Three hundred people were killed here in 1642. Four hundred years later, in 2002, activists who called themselves the Carrickminders camped on the same ground to stop another kind of destruction - the M50 motorway, Dublin's orbital ring road, which was about to be cut directly through the buried remains of one of the most important medieval fortifications in the country. The Supreme Court eventually ruled against them. The road went through. Sections of the castle's medieval walls and parts of its defensive structures were preserved beneath new roundabouts. Forty thousand artefacts were retrieved from the soil before the bulldozers arrived. What stands today on the southern edge of Dublin is a strange palimpsest: a Norman fortress whose stones support a junction of one of Ireland's busiest motorways.
Carrickmines began as a Hiberno-Norse settlement and grew, during the twelfth century, into a fortified Norman castle and village on the frontier between English-controlled Dublin and the Gaelic chiefdoms of Wicklow. It was a major link in the chain of fortifications around the Pale - the area governed directly from Dublin Castle - and at its full extent it covered several acres, with a curtain wall flanked by towers, a moat hewn from bedrock, wooden and stone buildings, mills, and a central keep or hall house. In 1402 the O'Byrne clan of Wicklow moved a large mercenary force to the banks of the River Dargle at Bray, planning to raid Dublin. The direct route would bring them past Carrickmines. They hesitated. The Walsh family, who owned the castle, sent an urgent warning to Dublin. The Mayor rode out with a force and fell on the O'Byrnes; the resulting fight became known as the Battle of Bloody Bank for the number of casualties on both sides.
When the Irish Rebellion of 1641 broke out and evolved into the Irish Confederate Wars, the Catholic Walshs of Carrickmines sided with the native Irish and with the Confederate attempt to create an independent Irish parliament. They paid the price the following year. English forces besieged the castle. When it fell, over three hundred of the defenders - members of the Walsh family and their O'Byrne and O'Toole allies - were killed in what historians describe as a massacre. Human remains from the slaughter were among the finds that archaeologists recovered from the site nearly four hundred years later. The castle never recovered. The Walsh family lost their lands. By the eighteenth century the buildings were ruins, and by the twentieth they had vanished entirely from view, the foundations buried under farmland on the outskirts of an expanding Dublin.

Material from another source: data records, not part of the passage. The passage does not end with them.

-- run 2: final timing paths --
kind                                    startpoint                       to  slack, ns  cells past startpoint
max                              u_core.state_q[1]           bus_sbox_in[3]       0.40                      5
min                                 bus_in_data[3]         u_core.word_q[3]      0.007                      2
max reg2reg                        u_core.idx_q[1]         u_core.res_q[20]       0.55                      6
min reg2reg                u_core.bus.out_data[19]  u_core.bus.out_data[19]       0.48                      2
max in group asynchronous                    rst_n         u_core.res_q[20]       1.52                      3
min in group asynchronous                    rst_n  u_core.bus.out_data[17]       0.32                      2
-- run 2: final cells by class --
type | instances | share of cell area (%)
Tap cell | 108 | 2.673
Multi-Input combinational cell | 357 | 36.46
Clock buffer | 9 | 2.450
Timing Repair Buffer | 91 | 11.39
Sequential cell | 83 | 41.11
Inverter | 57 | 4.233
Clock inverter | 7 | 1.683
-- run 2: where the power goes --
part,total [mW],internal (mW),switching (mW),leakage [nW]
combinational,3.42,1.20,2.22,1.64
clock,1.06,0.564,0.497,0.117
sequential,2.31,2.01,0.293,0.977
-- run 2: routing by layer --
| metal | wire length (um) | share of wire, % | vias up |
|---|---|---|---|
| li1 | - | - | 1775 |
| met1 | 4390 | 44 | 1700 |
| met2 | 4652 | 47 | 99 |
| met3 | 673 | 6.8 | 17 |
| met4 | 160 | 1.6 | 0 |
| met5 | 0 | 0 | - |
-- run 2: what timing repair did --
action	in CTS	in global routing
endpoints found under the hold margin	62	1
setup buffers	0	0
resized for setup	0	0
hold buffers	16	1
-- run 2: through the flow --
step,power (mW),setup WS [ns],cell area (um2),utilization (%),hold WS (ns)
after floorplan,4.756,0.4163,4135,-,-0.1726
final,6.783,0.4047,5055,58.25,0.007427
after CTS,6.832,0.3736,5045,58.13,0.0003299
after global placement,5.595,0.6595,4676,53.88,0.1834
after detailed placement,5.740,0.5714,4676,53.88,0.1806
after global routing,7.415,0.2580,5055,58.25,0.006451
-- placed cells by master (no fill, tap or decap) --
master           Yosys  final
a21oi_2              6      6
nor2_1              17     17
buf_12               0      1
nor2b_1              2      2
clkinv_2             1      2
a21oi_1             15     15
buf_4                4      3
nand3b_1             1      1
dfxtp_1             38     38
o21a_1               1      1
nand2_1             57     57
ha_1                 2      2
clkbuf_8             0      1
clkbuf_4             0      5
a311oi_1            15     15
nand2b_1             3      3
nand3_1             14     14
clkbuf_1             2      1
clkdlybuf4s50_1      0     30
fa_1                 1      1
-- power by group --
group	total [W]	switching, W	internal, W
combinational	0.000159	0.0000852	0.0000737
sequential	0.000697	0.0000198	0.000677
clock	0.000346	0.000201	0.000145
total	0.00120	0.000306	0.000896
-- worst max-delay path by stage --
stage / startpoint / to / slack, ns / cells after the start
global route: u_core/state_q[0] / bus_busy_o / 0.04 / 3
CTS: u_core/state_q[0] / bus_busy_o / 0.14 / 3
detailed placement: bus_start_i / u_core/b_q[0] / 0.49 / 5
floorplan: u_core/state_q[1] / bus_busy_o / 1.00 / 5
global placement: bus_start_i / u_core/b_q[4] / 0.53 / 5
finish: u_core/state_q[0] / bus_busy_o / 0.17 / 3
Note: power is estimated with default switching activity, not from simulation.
[config.mk]
export PLATFORM = sky130hd
export DESIGN_NAME = shift_sequencer
export DESIGN_NICKNAME = d
export VERILOG_FILES = /design/src/rtl/shift_pkg.sv /design/src/rtl/shift_down_counter.sv /design/src/rtl/shift_sequencer.sv
export SDC_FILE = /design/constraint.sdc
export NUM_CORES = 1
export LEC_CHECK = 0
export BUFFER_PORTS_ARGS = -buffer_cell sky130_fd_sc_hd__buf_4
export CAP_MARGIN = 20
export CORE_MARGIN = 8
export CORE_UTILIZATION = 45
export CTS_CLUSTER_DIAMETER = 120
export CTS_CLUSTER_SIZE = 25
export DETAILED_ROUTE_END_ITERATION = 12
export PLACE_DENSITY = 0.8
export SLEW_MARGIN = 0
export SYNTH_ARGS = -nofsm -noshare
export SYNTH_HDL_FRONTEND = slang
export SYNTH_SLANG_ARGS = --single-unit
[constraint.sdc]
create_clock -name Clock -period 4.55 [get_ports Clock]
set_input_delay 0 -clock Clock [delete_from_list [all_inputs] [get_ports Clock]]
set_output_delay 0 -clock Clock [all_outputs]
set_load 0.005 [all_outputs]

In 1983 the planned route of the M50 had been drawn around the castle site, on the advice of a state agency that recognized its archaeological importance. In 1998 the route was rerouted directly through it. When the National Roads Authority moved to demolish the ruins in 2002, the activists arrived. They called themselves the Carrickminders. Vincent Salafia and Gordon Lucas led the camp on the castle's remains. Professor Sean Duffy of Trinity College Dublin and Dr Mark Clinton - the very archaeologist the NRA had hired to direct the dig - joined them. They argued that the site's potential for historical study had not been realised. Why, they asked, had the road been rerouted into the castle when the original plan had carefully avoided it? The dispute became a national debate about archaeological preservation versus motorway construction. In 2004 the Oireachtas passed Section 8 of the National Monuments (Amendment) Act, effectively removing the castle from normal heritage protections. The Supreme Court upheld the law as constitutional, while acknowledging it removed "a bundle of protections" from national monuments.
The NRA's preservation plan eventually saved what it could. Six million euros went into excavations over two years. Archaeologists retrieved more than forty thousand artefacts - weapons, coins, pottery, the remains of the 1642 dead. Sections of the medieval walls and parts of the defensive structures were preserved beneath or within M50 roundabouts at junction 15. An Taisce's request to reduce the size of the roundabout was not granted. The road was completed in 2005. A more troubling postscript followed. In 2006 the Criminal Assets Bureau obtained a High Court order freezing 107 acres of land at Carrickmines owned by Jackson Way Properties Ltd, contending the land had been rezoned in 1997 by Dun Laoghaire-Rathdown County Council from agricultural to industrial after the lobbyist Frank Dunlop bribed councillors to secure their votes. The rezoning had raised the value of just seventeen acres from €8 million to €61 million. The case became part of the Mahon Tribunal investigation into planning corruption. The castle that had once protected Dublin from raiders had become, in modern times, a different kind of contested ground.
Located at 53.25°N, 6.18°W on the southern edge of greater Dublin, where the M50 motorway curves around the city. Best viewed at 1,500-3,000 ft AGL; the site lies at junction 15 (Carrickmines) where the M50 meets the R117. Dublin Airport (EIDW) is 20 km to the north.